In the listing that follows, how many lines hold the string "above"? Answer with the number only.

** Opening DATASET block **

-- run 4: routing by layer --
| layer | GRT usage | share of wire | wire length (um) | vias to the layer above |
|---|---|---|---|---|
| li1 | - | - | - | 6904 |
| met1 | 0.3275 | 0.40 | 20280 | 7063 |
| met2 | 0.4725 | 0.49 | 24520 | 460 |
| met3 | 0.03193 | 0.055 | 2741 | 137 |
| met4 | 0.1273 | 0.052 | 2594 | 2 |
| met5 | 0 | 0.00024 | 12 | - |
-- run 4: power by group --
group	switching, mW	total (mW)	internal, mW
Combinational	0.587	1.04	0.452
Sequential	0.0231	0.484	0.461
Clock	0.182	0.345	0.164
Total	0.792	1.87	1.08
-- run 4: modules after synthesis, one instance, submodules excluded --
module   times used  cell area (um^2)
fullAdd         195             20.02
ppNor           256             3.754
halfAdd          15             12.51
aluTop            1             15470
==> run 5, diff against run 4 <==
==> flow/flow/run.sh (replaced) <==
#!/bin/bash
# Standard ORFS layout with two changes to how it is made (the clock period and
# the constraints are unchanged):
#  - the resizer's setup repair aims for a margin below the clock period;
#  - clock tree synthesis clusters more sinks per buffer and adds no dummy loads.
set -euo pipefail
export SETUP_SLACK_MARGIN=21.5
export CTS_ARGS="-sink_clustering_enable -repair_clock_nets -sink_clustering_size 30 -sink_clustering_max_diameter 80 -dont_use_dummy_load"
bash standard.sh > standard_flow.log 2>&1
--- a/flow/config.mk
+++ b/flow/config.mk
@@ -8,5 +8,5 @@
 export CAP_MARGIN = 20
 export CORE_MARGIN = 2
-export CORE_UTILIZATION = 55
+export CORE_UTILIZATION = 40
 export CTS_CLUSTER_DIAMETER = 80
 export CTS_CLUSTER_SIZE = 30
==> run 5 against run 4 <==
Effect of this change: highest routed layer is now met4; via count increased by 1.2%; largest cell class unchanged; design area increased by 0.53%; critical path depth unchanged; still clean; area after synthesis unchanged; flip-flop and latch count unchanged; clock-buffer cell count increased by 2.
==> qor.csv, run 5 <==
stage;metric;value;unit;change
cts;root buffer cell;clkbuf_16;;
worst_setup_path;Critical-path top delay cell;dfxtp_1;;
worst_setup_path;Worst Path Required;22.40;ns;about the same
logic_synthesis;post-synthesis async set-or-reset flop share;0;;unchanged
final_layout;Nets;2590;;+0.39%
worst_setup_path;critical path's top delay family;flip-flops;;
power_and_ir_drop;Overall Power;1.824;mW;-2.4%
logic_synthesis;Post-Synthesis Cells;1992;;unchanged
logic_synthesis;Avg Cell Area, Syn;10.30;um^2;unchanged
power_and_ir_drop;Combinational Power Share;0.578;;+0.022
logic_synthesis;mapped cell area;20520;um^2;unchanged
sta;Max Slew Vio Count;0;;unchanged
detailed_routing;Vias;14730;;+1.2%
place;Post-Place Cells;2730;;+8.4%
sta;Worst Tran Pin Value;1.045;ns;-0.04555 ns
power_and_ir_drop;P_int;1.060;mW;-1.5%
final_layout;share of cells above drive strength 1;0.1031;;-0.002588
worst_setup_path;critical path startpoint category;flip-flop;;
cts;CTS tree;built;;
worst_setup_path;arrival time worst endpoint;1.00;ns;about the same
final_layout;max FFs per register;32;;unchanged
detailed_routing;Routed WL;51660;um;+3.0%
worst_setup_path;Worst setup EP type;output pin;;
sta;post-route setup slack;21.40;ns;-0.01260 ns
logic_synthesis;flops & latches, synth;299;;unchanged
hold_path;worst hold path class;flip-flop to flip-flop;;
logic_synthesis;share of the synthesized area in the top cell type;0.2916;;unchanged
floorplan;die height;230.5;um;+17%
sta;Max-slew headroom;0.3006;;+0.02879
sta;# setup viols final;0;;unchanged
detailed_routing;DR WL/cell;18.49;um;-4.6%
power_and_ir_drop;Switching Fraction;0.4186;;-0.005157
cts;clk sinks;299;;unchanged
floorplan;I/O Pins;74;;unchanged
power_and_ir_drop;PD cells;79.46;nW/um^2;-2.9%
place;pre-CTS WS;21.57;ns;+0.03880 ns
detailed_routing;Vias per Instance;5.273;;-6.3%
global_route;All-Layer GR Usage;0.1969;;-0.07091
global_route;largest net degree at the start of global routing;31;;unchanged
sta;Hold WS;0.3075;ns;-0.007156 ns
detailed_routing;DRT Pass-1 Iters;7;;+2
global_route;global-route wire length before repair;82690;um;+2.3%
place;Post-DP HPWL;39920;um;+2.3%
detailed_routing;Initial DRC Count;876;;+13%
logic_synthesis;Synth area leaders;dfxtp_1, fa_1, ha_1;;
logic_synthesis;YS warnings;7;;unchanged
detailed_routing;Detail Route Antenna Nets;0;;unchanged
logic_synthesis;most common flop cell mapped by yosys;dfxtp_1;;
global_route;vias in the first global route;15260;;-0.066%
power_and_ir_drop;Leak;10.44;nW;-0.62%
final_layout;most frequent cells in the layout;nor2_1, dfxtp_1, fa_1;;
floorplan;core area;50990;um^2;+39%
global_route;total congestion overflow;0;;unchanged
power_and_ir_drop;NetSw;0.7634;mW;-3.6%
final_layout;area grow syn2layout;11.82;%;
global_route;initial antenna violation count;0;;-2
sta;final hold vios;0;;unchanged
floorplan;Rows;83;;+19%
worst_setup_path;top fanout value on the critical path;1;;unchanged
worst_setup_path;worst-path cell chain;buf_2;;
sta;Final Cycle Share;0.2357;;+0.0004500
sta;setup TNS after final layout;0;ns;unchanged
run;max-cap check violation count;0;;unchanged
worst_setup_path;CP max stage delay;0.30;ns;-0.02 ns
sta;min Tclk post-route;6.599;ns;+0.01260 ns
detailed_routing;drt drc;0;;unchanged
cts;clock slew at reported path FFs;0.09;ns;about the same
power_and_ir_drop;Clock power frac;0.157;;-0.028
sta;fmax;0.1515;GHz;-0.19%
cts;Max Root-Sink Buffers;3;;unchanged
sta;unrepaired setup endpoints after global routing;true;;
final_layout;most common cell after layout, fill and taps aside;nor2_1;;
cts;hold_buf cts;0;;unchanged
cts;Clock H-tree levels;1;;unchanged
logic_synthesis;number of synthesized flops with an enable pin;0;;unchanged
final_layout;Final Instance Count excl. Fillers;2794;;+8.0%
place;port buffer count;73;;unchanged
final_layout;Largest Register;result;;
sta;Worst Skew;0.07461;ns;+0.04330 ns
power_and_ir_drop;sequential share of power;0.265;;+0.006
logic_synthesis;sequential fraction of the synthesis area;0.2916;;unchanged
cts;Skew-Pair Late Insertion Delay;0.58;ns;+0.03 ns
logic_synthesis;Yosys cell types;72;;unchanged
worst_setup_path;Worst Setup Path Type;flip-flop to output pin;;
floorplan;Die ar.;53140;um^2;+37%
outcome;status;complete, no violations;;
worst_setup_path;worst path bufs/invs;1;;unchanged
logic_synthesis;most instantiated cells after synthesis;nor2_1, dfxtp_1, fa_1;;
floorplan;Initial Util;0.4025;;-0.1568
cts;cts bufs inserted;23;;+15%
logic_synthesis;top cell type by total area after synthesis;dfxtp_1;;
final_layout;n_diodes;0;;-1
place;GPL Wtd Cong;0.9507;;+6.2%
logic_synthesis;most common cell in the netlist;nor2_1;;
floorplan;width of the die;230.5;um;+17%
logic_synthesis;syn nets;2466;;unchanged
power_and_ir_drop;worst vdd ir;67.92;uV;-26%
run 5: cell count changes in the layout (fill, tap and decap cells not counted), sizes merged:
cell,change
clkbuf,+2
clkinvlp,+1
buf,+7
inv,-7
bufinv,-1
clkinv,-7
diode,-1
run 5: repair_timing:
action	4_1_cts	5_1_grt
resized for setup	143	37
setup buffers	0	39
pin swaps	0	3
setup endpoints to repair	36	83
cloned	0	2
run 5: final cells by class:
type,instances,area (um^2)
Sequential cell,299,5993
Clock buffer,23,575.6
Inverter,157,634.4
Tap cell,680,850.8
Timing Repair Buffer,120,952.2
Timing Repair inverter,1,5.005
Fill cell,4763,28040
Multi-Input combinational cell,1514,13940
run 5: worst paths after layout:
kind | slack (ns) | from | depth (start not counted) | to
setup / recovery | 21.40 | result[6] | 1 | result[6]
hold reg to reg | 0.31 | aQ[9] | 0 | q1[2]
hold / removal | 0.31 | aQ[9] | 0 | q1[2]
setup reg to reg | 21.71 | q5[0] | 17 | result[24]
This is an optimization exercise on Yosys and OpenROAD, whose aim is small area, a short achievable clock period and few clock cycles per item, not a production implementation.
The RTL was checked by simulation tests, not by an equivalence proof against the original design.

==> flow/design.v (outline; a module is shown in full before it is edited, if it fits) <==
// module lup_div: 102 lines
// module lup_mul: 1234 lines
// module lup_issue: 162 lines
// module lens_undistort_pixel: 738 lines
module lens_undistort_pixel (
    input  logic        clk,
    input  logic        rst_n,
    input  logic        s_tvalid,
    output logic        s_tready,
    input  logic [31:0] s_tdata,    
    output logic        m_tvalid,
    input  logic        m_tready,
    output logic [39:0] m_tdata,    
    output logic        m_tuser,    
    input  logic        psel,
    input  logic        penable,
    input  logic        pwrite,
    input  logic [5:0]  paddr,
    input  logic [63:0] pwdata,
    output logic [63:0] prdata,
    output logic        pready
);
  // ...
==> flow/run.sh <==
#!/bin/bash
# synth_recipe.tcl (not shown) runs the flow's synth.tcl, then flattens the netlist and writes it again
# the make line also repeats each setting of config.mk as NAME=value (left out here)
make -C /OpenROAD-flow-scripts/flow DESIGN_CONFIG=/design/flow/config.mk WORK_HOME=/design/flow/orfs CLKGATE_MAP_FILE= SYNTH_SCRIPT=/design/flow/synth_recipe.tcl finish
==> flow/config.mk <==
export PLATFORM = sky130hd
export DESIGN_NAME = lens_undistort_pixel
export DESIGN_NICKNAME = lens_undistort_pixel
export VERILOG_FILES = /design/flow/design.v
export SDC_FILE = /design/flow/constraint.sdc
export NUM_CORES = 4
export LEC_CHECK = 0
export CAP_MARGIN = 20
export CORE_MARGIN = 2
export CORE_UTILIZATION = 45
export SETUP_SLACK_MARGIN = 5
export SLEW_MARGIN = 20
==> flow/constraint.sdc <==
create_clock -name core_clock -period 12.0 [get_ports {clk}]
set_input_delay 2.4000 -clock core_clock [delete_from_list [all_inputs] [get_ports {clk}]]
set_output_delay 2.4000 -clock core_clock [all_outputs]
set_load 0.01 [all_outputs]
Context: an optimization exercise on an open-source flow, tuned for small area, a short achievable clock period and few clock cycles per item. The choices shown serve that exercise and are no tape-out recipe. The RTL was checked by simulation tests, not by an equivalence proof against the original design.

## job 4646
## des_pipeline
module des_pipeline (
    input  logic                clk_i,
    input  logic                reset_i,
    input  logic                valid_i,
    input  logic                mode_i,
    input  logic [0:63]         key_i,
    input  logic [0:63]         data_i,
    output logic                accept_o,
    output logic [0:63]         data_o,
    output logic                valid_o
);
    logic               valid_s [0:16];
    logic               mode_s  [0:16];
    des_pkg::half_t     l_s     [0:16];
    des_pkg::half_t     r_s     [0:16];
    des_pkg::key56_t    cd_s    [0:16];
    des_input_stage u_input (
        .clk_i    (clk_i),
        .reset_i  (reset_i),
        .valid_i  (valid_i),
        .mode_i   (mode_i),
        .key_i    (key_i),
        .data_i   (data_i),
        .accept_o (accept_o),
        .valid_o  (valid_s[0]),
        .mode_o   (mode_s[0]),
        .l_o      (l_s[0]),
        .r_o      (r_s[0]),
        .cd_o     (cd_s[0])
    );
    for (genvar i = 1; i <= 16; i++) begin : g_round
        des_round #(
            .ROUND (i)
        ) u_round (
            .clk_i   (clk_i),
            .reset_i (reset_i),
            .valid_i (valid_s[i-1]),
            .mode_i  (mode_s[i-1]),
            .l_i     (l_s[i-1]),
            .r_i     (r_s[i-1]),
            .cd_i    (cd_s[i-1]),
            .valid_o (valid_s[i]),
            .mode_o  (mode_s[i]),
            .l_o     (l_s[i]),
            .r_o     (r_s[i]),
            .cd_o    (cd_s[i])
        );
    end
    des_output_stage u_output (
        .valid_i (valid_s[16]),
        .l_i     (l_s[16]),
        .r_i     (r_s[16]),
        .data_o  (data_o),
        .valid_o (valid_o)
    );
endmodule
==> flow/config.mk <==
export PLATFORM = sky130hd
export DESIGN_NAME = des_pipeline
export DESIGN_NICKNAME = des_pipeline
export VERILOG_FILES = /design/flow/design.v
export SDC_FILE = /design/flow/constraint.sdc
export NUM_CORES = 4
export LEC_CHECK = 0
export CAP_MARGIN = 20
export CORE_MARGIN = 2
export CORE_UTILIZATION = 40
export SLEW_MARGIN = 20
==> flow/constraint.sdc <==
create_clock -name core_clock -period 4.5 [get_ports {clk_i}]
set_input_delay 0.9000 -clock core_clock [delete_from_list [all_inputs] [get_ports {clk_i}]]
set_output_delay 0.9000 -clock core_clock [all_outputs]
set_load 0.01 [all_outputs]
standard.sh (not shown) runs the stock make flow with config.mk's settings and CLKGATE_MAP_FILE= SYNTH_SCRIPT=/design/flow/synth_recipe.tcl, a recipe that flattens the netlist after the stock synthesis.
==> flow/flow/run.sh <==
#!/bin/bash
# Own layout flow: the standard synthesis, then a re-mapping of the combinational
# logic only (flip-flops kept as the standard synthesis made them, same names and
# cells) with an area-recovering ABC mapping, then the standard flow from floorplan
# to the final layout. Each tool writes its full output to a log in this folder.
set -euo pipefail
W=$(pwd)
F=$W/flow
R=$W/orfs/results/$FLOW_PLATFORM/des_pipeline/base
LIB=$FLOW_HOME/platforms/$FLOW_PLATFORM/lib/sky130_fd_sc_hd__tt_025C_1v80.lib
YOSYS=$FLOW_HOME/../tools/install/yosys/bin/yosys
[ -x "$YOSYS" ] || YOSYS=yosys

# 1. standard synthesis (the standard flow's own script), netlist only
bash standard.sh "$R/1_2_yosys.v" > $W/log_1_synth_standard.txt 2>&1
cp "$R/1_2_yosys.v" $W/std_synth.v

# 2. behavioural models of the combinational cells, read from the liberty
python3 $F/mkcells.py "$LIB" $W/comb_cells.v > $W/log_2_mkcells.txt 2>&1

# 3. re-map the combinational logic; flip-flops stay as instances
DU=$(awk '/^export DONT_USE_CELLS/{f=1} f{print; if ($0 !~ /\\$/) exit}' \
     $FLOW_HOME/platforms/$FLOW_PLATFORM/config.mk | tr -d '\\' | sed 's/export DONT_USE_CELLS += //')
DUA=""
for c in $DU; do DUA="$DUA -dont_use $c"; done
printf 'set_driving_cell sky130_fd_sc_hd__buf_1\nset_load 5\n' > $W/remap.constr
cat > $W/remap.ys <<EOF
read_liberty -lib $LIB
read_verilog -overwrite $W/comb_cells.v
read_verilog $W/std_synth.v
hierarchy -top $FLOW_TOP
flatten
techmap
opt -purge
abc -script $F/remap.abc -liberty $LIB $DUA -constr $W/remap.constr
opt_clean -purge
hilomap -singleton -hicell sky130_fd_sc_hd__conb_1 HI -locell sky130_fd_sc_hd__conb_1 LO
splitnets
opt_clean -purge
rename -hide w:*.*
rename -hide w:*\$func\$*
tee -o $W/remap_stat.txt stat -liberty $LIB
write_verilog -noattr -nohex -nodec $W/remapped.v
EOF
$YOSYS -l $W/log_3_remap.txt -q -s $W/remap.ys
cp $W/remapped.v "$R/1_2_yosys.v"
touch "$R/1_2_yosys.v"

# 4. the standard flow from the re-mapped netlist to the final layout
bash standard.sh > $W/log_4_layout.txt 2>&1
Other scripts of this flow, unchanged in this note and not shown: flow/flow/mkcells.py, flow/flow/remap.abc
Testbench counts of job 4646, summed over its fixed seeds: cycles 2,176, items 2,048.
### job 4646 -> job 9706
Settings: SETUP_SLACK_MARGIN now 2.0, previously not set.
[summary]
Job 9706 vs. job 4646: wire length increased by 10000 um relative to the old numbers; share of final-layout standard cells stronger than drive strength 1 now sits higher. Comparing job 9706 and job 4646, the higher non-clock buffer count is on job 9706. Taking job 4646 as the reference, in job 9706 overall routing resource usage now larger; met2 layer usage reported by global route now larger; source-to-sink clock delay at the later pin of the worst-skew pair comparable. | global-route wire length before repair | job 9706 vs job 4646 | worse |. Min number of antenna cells inserted across job 9706 and job 4646: job 4646.
Input changes introduced in job 6121 (baseline for comparison: job 9706):
Settings: swapping 2.0 for 1.5 in SETUP_SLACK_MARGIN.
### Flow results
Via count of job 6121 falls short of that of job 9706 slightly. Max total of plain and repair buffers excluding clock buffers across job 9706 and job 6121: job 9706. Changes observed in job 6121 relative to job 9706: wire length fell about 2%. A end point of the critical path of g_round[10].u_round.r_o[10] is what job 6121 shows, while g_round[2].u_round.r_o[26] belongs to job 9706.
Source: an optimization exercise on an open RTL-to-GDS flow (aim: small area, a short achievable clock period and few clock cycles per item). Production flows keep margins and buffers that such runs may drop. Function was not checked in any run shown here: the RTL went through the layout flow alone.

==> flow/design.v (outline; a module is shown in full before it is edited, if it fits) <==
// module fp_mul_pipe: 1910 lines
// module fp_mul_sched: 85 lines
// module fp_mul_sched_top: 33 lines
module fp_mul_sched_top (
    input  logic         clk,
    input  logic         reset_n,
    input  logic [3:0]   req_valid,
    input  logic [127:0] req_x,
    input  logic [127:0] req_y,
    output logic [3:0]   req_ready,
    output logic         res_valid,
    input  logic         res_ready,
    output logic [1:0]   res_id,
    output logic [31:0]  res_data,
    output logic [4:0]   res_flags,
    output logic         busy
);
  // ...
==> flow/run.sh <==
#!/bin/bash
# synth_recipe.tcl (not shown) runs the flow's synth.tcl, then flattens the netlist and writes it again
# the make line also repeats each setting of config.mk as NAME=value (left out here)
make -C /OpenROAD-flow-scripts/flow DESIGN_CONFIG=/design/flow/config.mk WORK_HOME=/design/flow/orfs CLKGATE_MAP_FILE= SYNTH_SCRIPT=/design/flow/synth_recipe.tcl finish
==> flow/config.mk <==
export PLATFORM = sky130hd
export DESIGN_NAME = fp_mul_sched_top
export DESIGN_NICKNAME = fp_mul_sched_top
export VERILOG_FILES = /design/flow/design.v
export SDC_FILE = /design/flow/constraint.sdc
export NUM_CORES = 4
export LEC_CHECK = 0
export CAP_MARGIN = 20
export CORE_MARGIN = 2
export CORE_UTILIZATION = 40
export SLEW_MARGIN = 20
==> flow/constraint.sdc <==
create_clock -name core_clock -period 10.5 [get_ports {clk}]
set_input_delay 2.1000 -clock core_clock [delete_from_list [all_inputs] [get_ports {clk}]]
set_output_delay 2.1000 -clock core_clock [all_outputs]
set_load 0.01 [all_outputs]
==> run_results.csv, run 1 <==
group,metric,value,unit
status,outcome,"finished clean",
worst_setup_path,slowest_delay,580,ps
grt,grt-ovfl-total,0,
worst_setup_path,crit_family,"compound AO/OA/AOI/OAI gates",
finish,mostFrequentLayoutCells,"inv_1 (344), clkdlybuf4s50_1 (307), xnor2_1 (244), fa_1 (243), a22oi_1 (242)",
cts,path_clk_slew,60,ps
worst_setup_path,path_buf_inv,4,
hold_path,holdCritStartpoint,"u_sched.last_q[1]",
cts,cts_buffer_depth,2,
routing,top_layer_used,"met5",
finish,multi_input_area,16200,sq um
die,die_h,236,microns
cts,clkLatencyLatePin,460,ps
worst_setup_path,reg2reg_depth,20,
synth,synth_top_cell_by_area,"fa_1",
sta,max_slew_margin,22.0,%
die,io_pins,308,
cts,post-cts-setup-buffer-count,0,
routing,wl,80.5,mm
finish,seq_cells,114,
finish,sh_seq_area,13.1,%
worst_setup_path,crit_path_end,"res_data[11]",
synth,synthFlopType,"edfxtp_1",
die,core_area,53600,sq um
cts,postCtsHoldBufs,0,
grt,grt_pass1_vias,19400,
sta,worst_pin_slew,1170,ps
routing,dr_wl_met3,7.69,mm
finish,final_core_util,48.5,%
synth,synth_xor_area_share,12.6,%
finish,clockBufferCount,21,
synth,synth.most_common_cell,"inv_1",
==> inputs of run 2 (changes only) <==
--- a/flow/config.mk
+++ b/flow/config.mk
@@ -7,2 +7,3 @@
 export LEC_CHECK = 0
+export ABC_CLOCK_PERIOD_IN_PS = 5000
 export CAP_MARGIN = 20
@@ -10,2 +11,3 @@
 export CORE_UTILIZATION = 40
+export SETUP_SLACK_MARGIN = 4
 export SLEW_MARGIN = 20
==> run 2 against run 1 <==
  * Via count grew 15%
  * Highest routed layer unchanged
  * Wire length grew 20%
  * Still clean on timing, DRC and antenna
  * Worst hold slack lost 8.1 ps
  * Clock-buffer cell count shrank 4
  * Critical path depth grew 2
  * Clock skew grew 2.6 ps
  * Synthesized cell count is the same
  * Register-to-register slack gained 1100 ps
  * Critical path type unchanged
==> run_results.csv, run 2 <==
group,metric,value,unit
synth,yosys_warnings,2,
cts,root_buffer,"clkbuf_16",
synth,ys_types,89,
synth,ys_async_sr_fraction,2.63,%
die,core_area,53600,sq um
finish,layout_commonest_cell,"clkdlybuf4s50_1",
worst_setup_path,arrival,5910,ps
synth,synth.cell_area,21600,sq um
finish,drive_gt1_share,37.9,%
synth,synth_top_family_by_area,"adder cells",
grt,grt_pass1_vias,23100,
worst_setup_path,path_buf_inv,6,
worst_setup_path,cp_max_fo,6,
sta,max_slew_margin,40.6,%
sta,period_share,76.3,%
finish,area_growth,52.3,%
worst_setup_path,slowest_delay,440,ps
routing,drt_first_pass_iters,10,
sta,final_max_slew_viol_count,0,
sta,grt_setup_unrepaired,"yes",
synth,ys_ff_latch,114,
sta,hold_ws,670,ps
worst_setup_path,reg2reg_from,"u_sched.last_q[0]",
synth,syn_nets,3020,
routing,wl,96.6,mm
grt,grt_pass1_wl,143,mm
die,die_h,236,microns
synth,yosysSeqAreaShare,15.8,%
grt,track_usage,33.9,%
worst_setup_path,critPathLaunch,"u_sched.u_mul.mq[15]",
cts,clkLatencyLatePin,460,ps
routing,vias,22300,
die,fp.dieW,236,microns
sta,fin_skew,14.2,ps
synth,synth-edff-count,111,
cts,cts.htree.levels,4,
synth,yosys-top-cells-count,"inv_1 (345), xnor2_1 (244), fa_1 (243)",
cts,cts_buffer_depth,2,
sta,hold_viol_final,0,
synth,synth_top_cell_by_area,"fa_1",
hold_path,hp-class,"reg -> reg",
finish,regMostFlops,"u_sched.u_mul.mq",
finish,final_core_util,61.4,%
flow_run,drv_cap,0,
worst_setup_path,cp-start-kind,"register",
worst_setup_path,cp_slowest_cell,"edfxtp_1",
synth,synth_top_area_share,22.5,%
grt,antenna_found_initial,10,
synth,muxShareOfSynthArea,2.18,%
synth,synth_compound_area_share,21.6,%
finish,mostFrequentLayoutCells,"clkdlybuf4s50_1 (266), buf_4 (250), inv_1 (245), xnor2_1 (201), a22oi_1 (167)",
sta,setup_viol_count_final,0,
cts,cts_tree,"built",
die,die_area,55900,sq um
placed_design,dp_hpwl,62.9,mm
cts,postCtsHoldBufs,0,
worst_setup_path,cp.required,8400,ps
sta,finalCriticalPeriod,8010,ps
grt,grt_max_degree,64,
status,outcome,"finished clean",
routing,avgRoutedWirePerCell,26.4,microns
routing,drc,0,
worst_setup_path,crit_path_frequent_cell,"ha_4",
synth,synthFlopType,"edfxtp_1",
die,initial_core_util,40.3,%
die,row_count,85,
placed_design,port_buffers,307,
finish,nNetsFinal,3565,
sta,clock.fmax,125,MHz
synth,synth-simple-area-share,7.88,%
worst_setup_path,end_kind,"primary output",
synth,syn_avg_cell_area,9.04,sq um
finish,largest_reg_flops,95,
routing,dr.first_iter.drc_count,2457,
synth,synth_xor_area_share,12.6,%
synth,synthCells,2390,
cts,cts-buffers-inserted,17,
cts,cts.sinks,114,
synth,synth_fa_ha_area_share,29.8,%
die,io_pins,308,
synth,synthTopCellsByArea,"fa_1 (23%), edfxtp_1 (15%), xnor2_1 (9.9%)",
hold_path,holdCritStartpoint,"u_sched.last_q[1]",
worst_setup_path,crit_family,"compound AO/OA/AOI/OAI gates",
synth,synth.most_common_cell,"inv_1",
routing,ant_nets,0,
finish,largestRegisters,"u_sched.u_mul.mq x95, u_sched.u_mul.esum_q x10",
sta,fin_setup_tns,0,ps
placed_design,finalWeightedCongestion,0.967,
worst_setup_path,critical_path_class,"reg -> out",
grt,grt-ovfl-total,0,
routing,vias_per_cell,6.10,
cts,path_clk_slew,70,ps
sta,worst_pin_slew,891,ps
This design comes from an exercise in tuning for small area, a short achievable clock period and few clock cycles per item on the open sky130 flow, not from production work.
Only simulation tests tie the RTL to the original design; equivalence was not proved.
No activity file was given, so power comes from the tool's default toggle rates.

==> flow/design.v <==
`default_nettype none
package tra_pkg;
  localparam int BYTE_W    = 8;
  localparam int CFG_IDX_W = 2;
  typedef logic [BYTE_W-1:0]    byte_t;
  typedef logic [CFG_IDX_W-1:0] cfg_idx_t;
  localparam cfg_idx_t REG_DIRECTION = 2'd0;
  localparam cfg_idx_t REG_POLICY    = 2'd1;
endpackage
`default_nettype wire
`default_nettype none
module tra_ram (
  input  wire logic           clk,
  input  wire logic [255:0]   wsel0,
  input  wire tra_pkg::byte_t wdata0,
  input  wire logic [255:0]   wsel1,
  input  wire tra_pkg::byte_t wdata1,
  output logic [255:0][7:0]   mem
);
  for (genvar i = 0; i < 256; i++) begin : g_ent
    logic hold;
    assign hold = !(wsel0[i] || wsel1[i]);
    always_ff @(posedge clk) begin
      mem[i] <= ({8{wsel0[i]}} & wdata0) | ({8{wsel1[i]}} & wdata1) | ({8{hold}} & mem[i]);
    end
  end
endmodule
module tra_dec (
  input  wire tra_pkg::byte_t addr,
  input  wire logic           en,
  output logic [255:0]        sel
);
  logic [15:0] hi, lo;
  for (genvar j = 0; j < 16; j++) begin : g_pre
    assign hi[j] = en && (addr[7:4] == 4'(j));
    assign lo[j] = (addr[3:0] == 4'(j));
  end
  for (genvar i = 0; i < 256; i++) begin : g_sel
    assign sel[i] = hi[i / 16] && lo[i % 16];
  end
endmodule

** Closing DATASET block **

RESPONSE TO THIS EXERCISE -> 2